I cannot say but that I have wanted Jane; but it has been rather to have somebody to talk with of you, than that I needed anybody to put me in mind of you, and with all her diligence I should have often prevented her in that discourse. Were you at Althorp when you saw my Lady Sunderland and Mr. Smith, or are they in town? I have heard, indeed, that they are very happy; but withal that, as she is a very extraordinary person herself, so she aimed at doing extraordinary things, and when she had married Mr. Smith (because some people were so bold as to think she did it because she loved him) she undertook to convince the world that what she had done was in mere pity to his sufferings, and that she could not go a step lower to meet anybody than that led her, though when she thought there were no eyes on her, she was more gracious to him. But perhaps this might not be true, or it may be she is now grown weary of that constraint she put upon herself. I should have been sadder than you if I had been their neighbour to have seen them so kind; as I must have been if I had married the Emperor. He used to brag to me always of a great acquaintance he had there, what an esteem my lady had for him, and had the vanity (not to call it impudence) to talk sometimes as if he would have had me believe he might have had her, and would not; I’ll swear I blushed for him when I saw he did not. He told me too, that though he had carried his addresses to me with all the privacy that was possible, because he saw I liked it best, and that ’twas partly his own humour too, yet she had discovered it, and could tell that there had been such a thing, and that it was broke off again, she knew not why; which certainly was a lie, as well as the other, for I do not think she ever heard there was such a one in the world as
Your faithful friend.
Letter 28.—Dorothy’s allusion to the “Seven Sleepers” refers to a story which occurs in the Golden Legend and other places, of seven noble youths of Ephesus, who fled from persecution to a cave in Mount Celion. After two hundred and thirty years they awoke, but only to die soon afterwards. The fable is said to have arisen from a misinterpretation of the text, “They fell asleep in the Lord.”
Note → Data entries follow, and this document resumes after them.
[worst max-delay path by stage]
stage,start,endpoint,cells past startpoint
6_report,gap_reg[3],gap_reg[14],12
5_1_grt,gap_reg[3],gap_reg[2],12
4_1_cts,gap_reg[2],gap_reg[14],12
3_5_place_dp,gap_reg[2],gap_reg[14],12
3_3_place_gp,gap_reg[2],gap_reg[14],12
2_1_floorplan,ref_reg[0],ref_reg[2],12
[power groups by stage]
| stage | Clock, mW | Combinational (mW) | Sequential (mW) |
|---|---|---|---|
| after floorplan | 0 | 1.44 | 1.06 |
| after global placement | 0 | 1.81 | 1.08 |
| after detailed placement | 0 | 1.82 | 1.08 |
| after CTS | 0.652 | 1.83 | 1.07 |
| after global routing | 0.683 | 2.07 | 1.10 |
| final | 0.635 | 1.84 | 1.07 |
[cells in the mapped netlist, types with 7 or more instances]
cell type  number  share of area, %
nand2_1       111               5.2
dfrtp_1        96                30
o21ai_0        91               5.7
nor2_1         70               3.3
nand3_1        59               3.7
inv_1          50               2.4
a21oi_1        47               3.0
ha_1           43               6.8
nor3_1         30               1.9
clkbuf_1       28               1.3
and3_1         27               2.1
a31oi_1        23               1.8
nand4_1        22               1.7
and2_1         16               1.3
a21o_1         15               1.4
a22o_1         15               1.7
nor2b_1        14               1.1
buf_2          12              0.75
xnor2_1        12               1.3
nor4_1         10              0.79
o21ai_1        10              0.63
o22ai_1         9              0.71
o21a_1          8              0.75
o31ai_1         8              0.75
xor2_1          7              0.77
--- config.mk ---
export PLATFORM = sky130hd
export DESIGN_NAME = ssp_spi
export DESIGN_NICKNAME = d
export VERILOG_FILES = /design/src/verilog/sync2.v /design/src/verilog/ssp_spi.v
export VERILOG_INCLUDE_DIRS = /design/src /design/src/inc
export SDC_FILE = /design/constraint.sdc
export NUM_CORES = 1
export LEC_CHECK = 0
export ABC_AREA = 1
export BUFFER_PORTS_ARGS = -buffer_cell sky130_fd_sc_hd__buf_4
export CORE_UTILIZATION = 60
export CTS_CLUSTER_SIZE = 16
export DETAILED_ROUTE_END_ITERATION = 10
export PLACE_DENSITY = 0.87
export SLEW_MARGIN = 20
export SYNTH_ARGS = -nofsm -noshare
export SYNTH_HDL_FRONTEND = slang
export SYNTH_SLANG_ARGS = --single-unit
export TNS_END_PERCENT = 50
--- constraint.sdc ---
create_clock -name clk_i -period 2.4 [get_ports clk_i]
set_input_delay 0.24 -clock clk_i [delete_from_list [all_inputs] [get_ports clk_i]]
set_output_delay 0.24 -clock clk_i [all_outputs]
set_load 0.03 [all_outputs]
--- src/inc/ssp_spi_regs.vh ---
// Register map, field positions and timing counts of the SPI serial port
// Behaviour
// - Eight-bit words, shifted out and in together
// - All four clock polarity/phase combinations as master; as slave, clock-edge bit set needs a ninth leading edge per word
// - Three lines; slave select only in slave
// - Completed word copied to buffer unless slave overflows (buffer still full), irq flag set
// - Buffer write loads buffer and shift register
// - Shift register reachable only through buffer
// - Status upper two bits writable, rest read-only
// - Master samples at end or middle per bit
// - Clock-edge bit picks output edge, swapped by polarity
// - Buffer-full reads 1 when word is buffered
// - Mode field selects master rates or slave select
// - Polarity bit sets serial clock idle level
// - Write during transfer dropped, collision flag sticky
// - Reading buffer clears buffer-full
`ifndef SSP_SPI_REGS_VH
`define SSP_SPI_REGS_VH
// ==========================================
// Register offsets (byte addresses)
`define ADDR_STATUS 5'h00
`define ADDR_CONTROL 5'h04
`define ADDR_BUFFER 5'h08
`define ADDR_IRQ_STATUS 5'h0c
`define ADDR_IRQ_MASK 5'h10
// ==========================================
// Field positions
`define STAT_SMP 7
`define STAT_CKE 6
`define STAT_BF 0
`define CTRL_WRITE_COLLISION_FLAG 7
`define CTRL_RECEIVE_OVERFLOW_FLAG 6
`define CTRL_EN 5
`define CTRL_CKP 4
`define IRQ_DONE 0
`define IRQ_WRITE_COLLISION_FLAG 1
`define IRQ_OVF 2
// ==========================================
// Reset values and mode codes
`define STATUS_RESET 2'h0
`define CONTROL_RESET 6'h00
`define MODE_MASTER_DIV4 4'h0
`define MODE_MASTER_DIV16 4'h1
`define MODE_MASTER_DIV64 4'h2
`define MODE_MASTER_TMR2 4'h3
`define MODE_SLAVE_SS 4'h4
`define MODE_SLAVE_NOSS 4'h5
// ==========================================
// Half serial clock period in system clocks
`define HALF_DIV4 8'h02
`define HALF_DIV16 8'h08
`define HALF_DIV64 8'h20
`endif

--- src/verilog/sync2.v ---
// Two-flip-flop synchroniser for one pin level
module sync2 (
  input wire clk_i,
  input wire rst_i,
  input wire d_i,
  output wire q_o
);
  reg meta_reg;
  reg sync_reg;

  // First stage read only by the second
  always @(posedge clk_i) begin
    if (rst_i) begin
      meta_reg <= 1'b0;
      sync_reg <= 1'b0;
    end else begin
      meta_reg <= d_i;
      sync_reg <= meta_reg;
    end
  end

  assign q_o = sync_reg;
endmodule // sync2

--- src/verilog/ssp_spi.v ---
// SPI-mode synchronous serial port with Wishbone register access
`include "ssp_spi_regs.vh"

module ssp_spi (
  input wire clk_i,
  input wire rst_i,
  input wire cyc_i,
  input wire stb_i,
  input wire we_i,
  input wire [4:0] adr_i,
  input wire [3:0] sel_i,
  input wire [31:0] dat_i,
  output reg [31:0] dat_o,
  output reg ack_o,
  output wire irq_o,
  input wire tmr2_i,
  input wire sck_i,
  output reg sck_o,
  output reg sck_oe_o,
  input wire sdi_i,
  output reg sdo_o,
  output reg sdo_oe_o,
  input wire ss_n_i
);

  // ==========================================
  // Pin synchronisers
  wire sck_s;
  wire sdi_s;
  wire ss_n_s;
  wire tmr2_s;

  sync2 u_sck (.clk_i(clk_i), .rst_i(rst_i), .d_i(sck_i), .q_o(sck_s));
  sync2 u_sdi (.clk_i(clk_i), .rst_i(rst_i), .d_i(sdi_i), .q_o(sdi_s));
  sync2 u_ss (.clk_i(clk_i), .rst_i(rst_i), .d_i(ss_n_i), .q_o(ss_n_s));
  sync2 u_tmr (.clk_i(clk_i), .rst_i(rst_i), .d_i(tmr2_i), .q_o(tmr2_s));

  // ==========================================
  // Registers
  reg sample_phase_bit_reg;
  reg clock_edge_bit_reg;
  reg buffer_full_flag_reg;
  reg write_collision_flag_reg;
  reg receive_overflow_flag_reg;
  reg port_enable_bit_reg;
  reg clock_polarity_bit_reg;
  reg [3:0] port_mode_field_reg;
  reg [7:0] serial_buffer_reg;
  reg [7:0] serial_shift_reg;
  reg [2:0] irq_status_reg;
  reg [2:0] irq_mask_reg;

  // Transfer engine state
  reg busy_reg;
  reg [3:0] bit_cnt_reg;
  reg [7:0] div_cnt_reg;
  reg [4:0] tick_cnt_reg;
  reg cap_d1_reg;
  reg cap_d2_reg;
  reg [7:0] rx_acc_reg;
  reg sck_prev_reg;
  reg tmr_prev_reg;
  reg sample_bit_reg;
  reg ss_active_prev_reg;

  wire is_master = (port_mode_field_reg[3:2] == 2'b00);
  wire is_slave = (port_mode_field_reg == `MODE_SLAVE_SS) ||
    (port_mode_field_reg == `MODE_SLAVE_NOSS);
  wire use_ss = (port_mode_field_reg == `MODE_SLAVE_SS);
  wire ss_active = !use_ss || !ss_n_s;

  // ==========================================
  // Wishbone decode
  wire bus_req = cyc_i && stb_i && !ack_o;
  wire wr_lo = bus_req && we_i && sel_i[0];
  wire rd_req = bus_req && !we_i;
  wire wr_status = wr_lo && (adr_i == 5'h00);
  wire wr_control = wr_lo && (adr_i == 5'h04);
  wire wr_buffer = wr_lo && (adr_i == 5'h08);
  wire wr_irq_status = wr_lo && (adr_i == 5'h0c);
  wire wr_irq_mask = wr_lo && (adr_i == 5'h10);
  wire rd_buffer = rd_req && (adr_i == 5'h08);

  // Master: buffer write while idle starts transfer
  wire load_ok = wr_buffer && !busy_reg && port_enable_bit_reg;
  wire collide = wr_buffer && busy_reg;

  // ==========================================
  // Master half-period tick
  reg [7:0] half_len;
  always @* begin
    case (port_mode_field_reg)
      `MODE_MASTER_DIV16: half_len = `HALF_DIV16;
      `MODE_MASTER_DIV64: half_len = `HALF_DIV64;
      default: half_len = `HALF_DIV4;
    endcase
  end

  // Timer output rising edge drives the /2 master rate
  wire tmr_tick = tmr2_s && !tmr_prev_reg;
  wire half_tick = (port_mode_field_reg == `MODE_MASTER_TMR2) ? tmr_tick :
    (div_cnt_reg == half_len - 8'h01);

  // ==========================================
  // Master tick schedule: 16 clock edges, one more for a late end sample
  wire [4:0] last_tick = (clock_edge_bit_reg && sample_phase_bit_reg) ? 5'h11 : 5'h10;
  wire tick_run = (tick_cnt_reg != last_tick);
  wire tick_ev = is_master && busy_reg && tick_run && half_tick;
  wire [4:0] tick_num = tick_cnt_reg + 5'h01;
  // Odd ticks are leading edges, even ticks trailing edges
  wire out_ev = tick_ev && (clock_edge_bit_reg ?
    (tick_num[0] && (tick_num != 5'h01) && (tick_num < 5'h10)) :
    (!tick_num[0] && (tick_num < 5'h10)));
  // Middle sample on the opposite edge, end sample on the next output edge
  wire cap_ev = tick_ev && (sample_phase_bit_reg ?
    (clock_edge_bit_reg ? (tick_num[0] && (tick_num != 5'h01)) : !tick_num[0]) :
    (clock_edge_bit_reg ? !tick_num[0] : tick_num[0]));
  // Done only once all eight bits landed and the clock is back at idle
  wire master_done = is_master && busy_reg && (bit_cnt_reg == 4'h8) && !tick_run;

  // ==========================================
  // Serial clock edges, normalised to leading and trailing
  wire sck_rise = sck_s && !sck_prev_reg;
  wire sck_fall = !sck_s && sck_prev_reg;
  // Leading edge leaves idle level; trailing returns to it
  wire slv_lead = clock_polarity_bit_reg ? sck_fall : sck_rise;
  wire slv_trail = clock_polarity_bit_reg ? sck_rise : sck_fall;
  // Edge bit set: output changes on the edge that leaves idle
  wire slv_shift = clock_edge_bit_reg ? slv_lead : slv_trail;
  wire slv_sample = clock_edge_bit_reg ? slv_trail : slv_lead;

  // ==========================================
  // Transfer engine: MSB first, shift out and in together
  always @(posedge clk_i) begin
    if (rst_i) begin
      busy_reg <= 1'b0;
      bit_cnt_reg <= 4'h0;
      div_cnt_reg <= 8'h00;
      tick_cnt_reg <= 5'h00;
      cap_d1_reg <= 1'b0;
      cap_d2_reg <= 1'b0;
      rx_acc_reg <= 8'h00;
      sck_prev_reg <= 1'b0;
      tmr_prev_reg <= 1'b0;
      sample_bit_reg <= 1'b0;
      ss_active_prev_reg <= 1'b0;
      serial_shift_reg <= 8'h00;
      sck_o <= 1'b0;
      sdo_o <= 1'b0;
    end else begin
      sck_prev_reg <= sck_s;
      tmr_prev_reg <= tmr2_s;
      ss_active_prev_reg <= ss_active;
      if (!port_enable_bit_reg) begin
        busy_reg <= 1'b0;
        bit_cnt_reg <= 4'h0;
        div_cnt_reg <= 8'h00;
        tick_cnt_reg <= 5'h00;
        cap_d1_reg <= 1'b0;
        cap_d2_reg <= 1'b0;
        sck_o <= clock_polarity_bit_reg;
      end else if (is_master) begin
        if (load_ok) begin
          // Buffer write also loads shift register
          serial_shift_reg <= dat_i[7:0];
          busy_reg <= 1'b1;
          bit_cnt_reg <= 4'h0;
          div_cnt_reg <= 8'h00;
          tick_cnt_reg <= 5'h00;
          cap_d1_reg <= 1'b0;
          cap_d2_reg <= 1'b0;
          sdo_o <= dat_i[7];
        end else if (busy_reg) begin
          div_cnt_reg <= half_tick ? 8'h00 : div_cnt_reg + 8'h01;
          // The data pin lags two clocks in its synchroniser; the capture
          // strobe is delayed to match, so it sees the level at the edge
          cap_d1_reg <= cap_ev;
          cap_d2_reg <= cap_d1_reg;
          if (tick_ev) begin
            tick_cnt_reg <= tick_num;
            // The seventeenth tick only times the late sample
            if (tick_num <= 5'h10)
              sck_o <= !sck_o;
          end
          if (out_ev) begin
            // Transmit side moves on the output edge only
            serial_shift_reg <= {serial_shift_reg[6:0], 1'b0};
            sdo_o <= serial_shift_reg[6];
          end
          if (cap_d2_reg) begin
            // Receive side assembles MSB first
            rx_acc_reg <= {rx_acc_reg[6:0], sdi_s};
            bit_cnt_reg <= bit_cnt_reg + 4'h1;
          end
          if (master_done) begin
            // Received word ends up in the shift register as well
            busy_reg <= 1'b0;
            serial_shift_reg <= rx_acc_reg;
            sck_o <= clock_polarity_bit_reg;
          end
        end else begin
          sck_o <= clock_polarity_bit_reg;
        end
      end else if (is_slave) begin
        sck_o <= clock_polarity_bit_reg;
        // Load first: software preloads while the far master deselects us
        if (load_ok) begin
          serial_shift_reg <= dat_i[7:0];
          sdo_o <= dat_i[7];
        end else if (!ss_active) begin
          // Deselect aborts a partial word
          busy_reg <= 1'b0;
          bit_cnt_reg <= 4'h0;
        end else begin
          if (ss_active && !ss_active_prev_reg && !clock_edge_bit_reg)
            sdo_o <= serial_shift_reg[7];
          if (slv_sample) begin
            sample_bit_reg <= sdi_s;
            busy_reg <= 1'b1;
          end
          if (slv_shift && busy_reg) begin
            serial_shift_reg <= {serial_shift_reg[6:0], sample_bit_reg};
            sdo_o <= serial_shift_reg[6];
            bit_cnt_reg <= bit_cnt_reg + 4'h1;
            if (bit_cnt_reg == 4'h7) begin
              busy_reg <= 1'b0;
              bit_cnt_reg <= 4'h0;
            end
          end
        end
      end
    end
  end

  // Word completion: master after the last capture, slave on last shift
  wire slave_done = is_slave && ss_active && slv_shift && busy_reg &&
    (bit_cnt_reg == 4'h7) && !load_ok;
  wire word_done = port_enable_bit_reg && (master_done || slave_done);
  wire [7:0] rx_word = is_master ? rx_acc_reg :
    {serial_shift_reg[6:0], sample_bit_reg};
  wire overflow = slave_done && buffer_full_flag_reg;

  // Pin drive: clock out only as master, data out while enabled, in slave-select mode only while selected
  always @* begin
    sck_oe_o = port_enable_bit_reg && is_master;
    sdo_oe_o = port_enable_bit_reg && (is_master || ss_active);
  end

  // ==========================================
  // Register writes and flags; hardware set wins over clear
  always @(posedge clk_i) begin
    if (rst_i) begin
      sample_phase_bit_reg <= 1'b0;
      clock_edge_bit_reg <= 1'b0;
      buffer_full_flag_reg <= 1'b0;
      write_collision_flag_reg <= 1'b0;
      receive_overflow_flag_reg <= 1'b0;
      port_enable_bit_reg <= 1'b0;
      clock_polarity_bit_reg <= 1'b0;
      port_mode_field_reg <= 4'h0;
      serial_buffer_reg <= 8'h00;
      irq_status_reg <= 3'h0;
      irq_mask_reg <= 3'h0;
    end else begin
      if (wr_status) begin
        sample_phase_bit_reg <= dat_i[`STAT_SMP];
        clock_edge_bit_reg <= dat_i[`STAT_CKE];
      end
      if (wr_control) begin
        port_enable_bit_reg <= dat_i[`CTRL_EN];
        clock_polarity_bit_reg <= dat_i[`CTRL_CKP];
        port_mode_field_reg <= dat_i[3:0];
      end
      // Software may only clear the sticky flags
      if (collide)
        write_collision_flag_reg <= 1'b1;
      else if (wr_control && !dat_i[`CTRL_WRITE_COLLISION_FLAG])
        write_collision_flag_reg <= 1'b0;
      if (overflow)
        receive_overflow_flag_reg <= 1'b1;
      else if (wr_control && !dat_i[`CTRL_RECEIVE_OVERFLOW_FLAG])
        receive_overflow_flag_reg <= 1'b0;
      // Buffer: write loads, completion copies unless overflowed
      if (load_ok)
        serial_buffer_reg <= dat_i[7:0];
      else if (word_done && !overflow)
        serial_buffer_reg <= rx_word;
      if (word_done && !overflow)
        buffer_full_flag_reg <= 1'b1;
      else if (rd_buffer)
        buffer_full_flag_reg <= 1'b0;
      // Interrupt status, write one to clear
      irq_status_reg <= (irq_status_reg & ~(wr_irq_status ? dat_i[2:0] : 3'h0)) |
        {overflow, collide, word_done};
      if (wr_irq_mask)
        irq_mask_reg <= dat_i[2:0];
    end
  end

  assign irq_o = |(irq_status_reg & irq_mask_reg);

  // ==========================================
  // Read mux and single-wait-state ack
  always @(posedge clk_i) begin
    if (rst_i) begin
      ack_o <= 1'b0;
      dat_o <= 32'h00000000;
    end else begin
      ack_o <= bus_req;
      if (rd_req) begin
        // Two-wire status bits read zero
        if (adr_i == 5'h00)
          dat_o <= {24'h000000, sample_phase_bit_reg, clock_edge_bit_reg,
            5'h00, buffer_full_flag_reg};
        else if (adr_i == 5'h04)
          dat_o <= {24'h000000, write_collision_flag_reg, receive_overflow_flag_reg,
            port_enable_bit_reg, clock_polarity_bit_reg, port_mode_field_reg};
        else if (adr_i == 5'h08)
          dat_o <= {24'h000000, serial_buffer_reg};
        else if (adr_i == 5'h0c)
          dat_o <= {29'h00000000, irq_status_reg};
        else if (adr_i == 5'h10)
          dat_o <= {29'h00000000, irq_mask_reg};
        else
          dat_o <= 32'h00000000;
      end
    end
  end
endmodule // ssp_spi

## Word level (Yosys, flattened, before mapping)

Index checks and enable logic that the tools add are counted.
Widths: inputs -> output; s select.

- Register bits after elaboration: 108
- Output and inout bits: 38
- Word-level logic and storage cells: 240

- $add $sub $neg: 4
- $lt $le $gt $ge: 2
- Equality and inequality tests: 24
- Muxes and demuxes: 81
- Bitwise operators: 7
- Reduce and logical (&&, ||, !) cells: 87

Operator list:

| cell | count |
|---|---|
| $mux 8 | 18 |
| $mux 1 | 47 |
| $logic_and 1x1->1 | 43 |
| $mux 4 | 9 |
| $reduce_and 6->1 | 3 |
| $logic_not 1->1 | 17 |
| $mux 5 | 3 |
| $reduce_bool 2->1 | 7 |
| $eq 4x3->1 const B | 3 |
| $pmux 6 s2 | 1 |
| $eq 5x4->1 const B | 2 |
| $ne 5x3->1 const B | 2 |
| $reduce_and 5->1 | 2 |
| $mux 3 | 3 |
| $ne 3x2->1 const B | 3 |
| $add 8x1->8 const B | 1 |
| $eq 4x2->1 const B | 2 |
| $eq 8x8->1 | 1 |
| $sub 8x1->8 const B | 1 |
| $and 3x3->3 | 2 |
| $ne 3x1->1 const B | 2 |
| $reduce_bool 3->1 | 2 |
| $add 5x1->5 const B | 1 |
| $eq 5x3->1 const B | 1 |
| other kinds (23) | 29 |

## Depth between registers and ports, before layout

Gate-level depths: netlist of run 1.

- Word-level depth: 14
- Mapped depth: 15
- Depth with buffers taken out: 15

## Modules after synthesis

From an unflattened synthesis of run 1, not the netlist that was laid out.

- Cells, all modules: 664
- Area total of the unflattened synthesis: 4,584.4 sq um

By module, submodules not included:

| module | times used | cells an instance | area each (sq um) |
|---|---|---|---|
| ssp_spi | 1 | 640 | 4,364.2 |
| sync2 | 4 | 6 | 55.1 |

## Worst setup path before layout of run 1

Ideal clock, no wire load.

- Kind: register to register
- From: register ack_o
- To: register serial_shift_reg[2]
- Library setup time: 0.115 ns
- Arrival: 1.629 ns
- Data required time: 2.285 ns
- Setup slack: 0.656 ns
- Cell stages (with the launch flop): 13
- Buffers on the path: 2
- Period minus slack after synthesis: 1.744 ns
- Cells stage by stage: dfxtp_1 > nor2_1 > nand3_2 > nor2_4 > buf_6 > nand2_4 > nand3_2 > nand2_4 > nor2_8 > buf_6 > nand3_1 > nand2_1 > nor2_1

- Cells in the longest elaborated chain, start to end: 10

RTL lines:

| what | line | text |
|---|---|---|
| start: declaration | ssp_spi.v:14 | `output reg ack_o,` |
| start signal: assignment | ssp_spi.v:309 | `ack_o <= bus_req;` |
| $logic_not 1->1 * | ssp_spi.v:74 | `wire bus_req = cyc_i && stb_i && !ack_o;` |
| $logic_and 1x1->1 * | ssp_spi.v:74 |  |
| $logic_and 1x1->1 * (2 in a row) | ssp_spi.v:75 | `wire wr_lo = bus_req && we_i && sel_i[0];` |
| $logic_and 1x1->1 * | ssp_spi.v:79 | `wire wr_buffer = wr_lo && (adr_i == 5'h08);` |
| $logic_and 1x1->1 * (2 in a row) | ssp_spi.v:85 | `wire load_ok = wr_buffer && !busy_reg && port_enable_bit_reg;` |
| parallel branches: the longest is 3 deep, another holds $reduce_and 6->1 | n/a |  |
| end signal: assignment | ssp_spi.v:165 | `serial_shift_reg <= dat_i[7:0];` |
| end signal: assignment | ssp_spi.v:208 | `serial_shift_reg <= dat_i[7:0];` |
| end signal: assignment | ssp_spi.v:222 | `serial_shift_reg <= {serial_shift_reg[6:0], sample_bit_reg};` |
| end: declaration | ssp_spi.v:49 | `reg [7:0] serial_shift_reg;` |

Mark *: on every way between the ends. The select of a mux whose other input is x is not followed.
A chain may end at the register's enable or synchronous reset.

## Worst setup path in the final report of run 1

- From: register port_mode_field_reg[2]
- To: register serial_buffer_reg[2]

- Cells in the longest elaborated chain, start to end: 12

RTL lines:

| what | line | text |
|---|---|---|
| start: declaration | ssp_spi.v:47 | `reg [3:0] port_mode_field_reg;` |
| start signal: assignment | ssp_spi.v:272 | `port_mode_field_reg <= dat_i[3:0];` |
| $eq 4x3->1 (no source line) | n/a |  |
| $logic_not 1->1 | ssp_spi.v:70 | `wire ss_active = !use_ss \|\| !ss_n_s;` |
| $logic_or 1x1->1 | ssp_spi.v:70 |  |
| $logic_and 1x1->1 (4 in a row) | ssp_spi.v:236 | `wire slave_done = is_slave && ss_active && slv_shift && busy_reg &&` |
| $logic_and 1x1->1 | ssp_spi.v:237 | `(bit_cnt_reg == 4'h7) && !load_ok;` |
| $logic_or 1x1->1 or $logic_and 1x1->1 (tied branches) | ssp_spi.v:238, ssp_spi.v:241 |  |
| $logic_and 1x1->1 or $logic_not 1->1 (tied branches) | ssp_spi.v:238, ssp_spi.v:286 |  |
| $logic_and 1x1->1 | ssp_spi.v:286 | `else if (word_done && !overflow)` |
| $reduce_bool 2->1 (no source line) | n/a |  |
| end signal: assignment | ssp_spi.v:285 | `serial_buffer_reg <= dat_i[7:0];` |
| end signal: assignment | ssp_spi.v:287 | `serial_buffer_reg <= rx_word;` |
| end: declaration | ssp_spi.v:48 | `reg [7:0] serial_buffer_reg;` |

Parallel ways exist; a longest one is shown, timed or not. The select of a mux whose other input is x is not followed.
===== src/hw/usas_defs.svh =====
// constants of the serial transceiver block
`ifndef USAS_DEFS_SVH
`define USAS_DEFS_SVH
// data length codes
`define USAS_LEN7       2'h0
`define USAS_LEN8       2'h1
`define USAS_LEN9       2'h2
// parity codes
`define USAS_PAR_NONE   2'h0
`define USAS_PAR_EVEN   2'h2
`define USAS_PAR_ODD    2'h3
// oversampling points within one async bit
`define USAS_OVS_LAST   4'hf
`define USAS_VOTE_A     4'h7
`define USAS_VOTE_B     4'h8
`define USAS_VOTE_C     4'h9
// rate ceilings and derived least cycle counts
`define USAS_CLK_HZ     40000000
`define USAS_ASYNC_BPS  1875000
`define USAS_SYNC_BPS   10000000
`define USAS_ASYNC_BIT_CYC ((`USAS_CLK_HZ + `USAS_ASYNC_BPS - 1) / `USAS_ASYNC_BPS)
`define USAS_SYNC_BIT_CYC  ((`USAS_CLK_HZ + `USAS_SYNC_BPS - 1) / `USAS_SYNC_BPS)
// least reload keeps ticks two cycles apart at the highest rates
`define USAS_MIN_RELOAD 16'h0001
// reset value and frame width
`define USAS_BRG_RST    16'h0000
`define USAS_FRAME_W    13
`endif


===== src/hw/usas_pkg.sv =====
// types of the serial transceiver block
package usas_pkg;
  // transmitter states
  typedef enum logic [0:0] {USAS_TX_IDLE = 1'b0, USAS_TX_SHIFT = 1'b1} usas_tx_state_type;
  // receiver states
  typedef enum logic [0:0] {USAS_RX_IDLE = 1'b0, USAS_RX_BITS = 1'b1} usas_rx_state_type;
  // configuration and control bits
  typedef struct packed {
    logic        enable;
    logic [1:0]  dataLen;
    logic        stopTwo;
    logic [1:0]  parity;
    logic        syncEn;
    logic        syncMaster;
    logic        samplePhase;
    logic        contClk;
    logic        addrMode;
    logic        ctsEn;
    logic        txDisable;
    logic        txBreak;
    logic        loopData;
    logic        loopFlow;
    logic [15:0] brgReload;
  } usas_cfg_type;
  // one-cycle event pulses
  typedef struct packed {
    logic frameErr;
    logic parErr;
    logic overrun;
    logic underrun;
    logic deltaCts;
    logic deltaBrk;
    logic noise;
  } usas_evt_type;
  // received character with its status
  typedef struct packed {
    logic       noise;
    logic       parErr;
    logic       frameErr;
    logic       isAddr;
    logic [8:0] data;
  } usas_rxword_type;
endpackage
<file path="config.mk">
export PLATFORM = sky130hd
export DESIGN_NAME = adccr_top
export DESIGN_NICKNAME = d
export VERILOG_FILES = /design/src/adccr_pkg.sv /design/src/adccr_flagbank.sv /design/src/adccr_top.sv
export SDC_FILE = /design/constraint.sdc
export NUM_CORES = 1
export LEC_CHECK = 0
export BUFFER_PORTS_ARGS = -buffer_cell sky130_fd_sc_hd__buf_2
export CORE_ASPECT_RATIO = 0.8
export CORE_MARGIN = 2
export CORE_UTILIZATION = 50
export CTS_BUF_LIST = sky130_fd_sc_hd__clkbuf_8
export DETAILED_ROUTE_END_ITERATION = 10
export GPL_TIMING_DRIVEN = 0
export PLACE_DENSITY = 0.79
export SYNTH_ARGS = -nofsm -noshare
export SYNTH_HDL_FRONTEND = slang
export SYNTH_SLANG_ARGS = --single-unit
</file>
<file path="constraint.sdc">
create_clock -name aclk -period 5.15 [get_ports aclk]
set_input_delay 0.2575 -clock aclk [delete_from_list [all_inputs] [get_ports aclk]]
set_output_delay 0.2575 -clock aclk [all_outputs]
set_load 0.02 [all_outputs]
</file>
SIR,—I did not lay it as a fault to your charge that you were not good at disguise; if it be one, I am too guilty on’t myself to accuse another. And though I have been told it shows an unpractisedness in the world, and betrays to all that understand it better, yet since it is a quality I was not born with, nor ever like to get, I have always thought good to maintain that ’twas better not to need it than to have it.
I give you many thanks for your care of my Irish dog, but I am extremely out of countenance your father should be troubled with it. Sure, he will think I have a most extravagant fancy; but do me the right as to let him know I am not so possessed with it as to consent he should be employed in such a commission.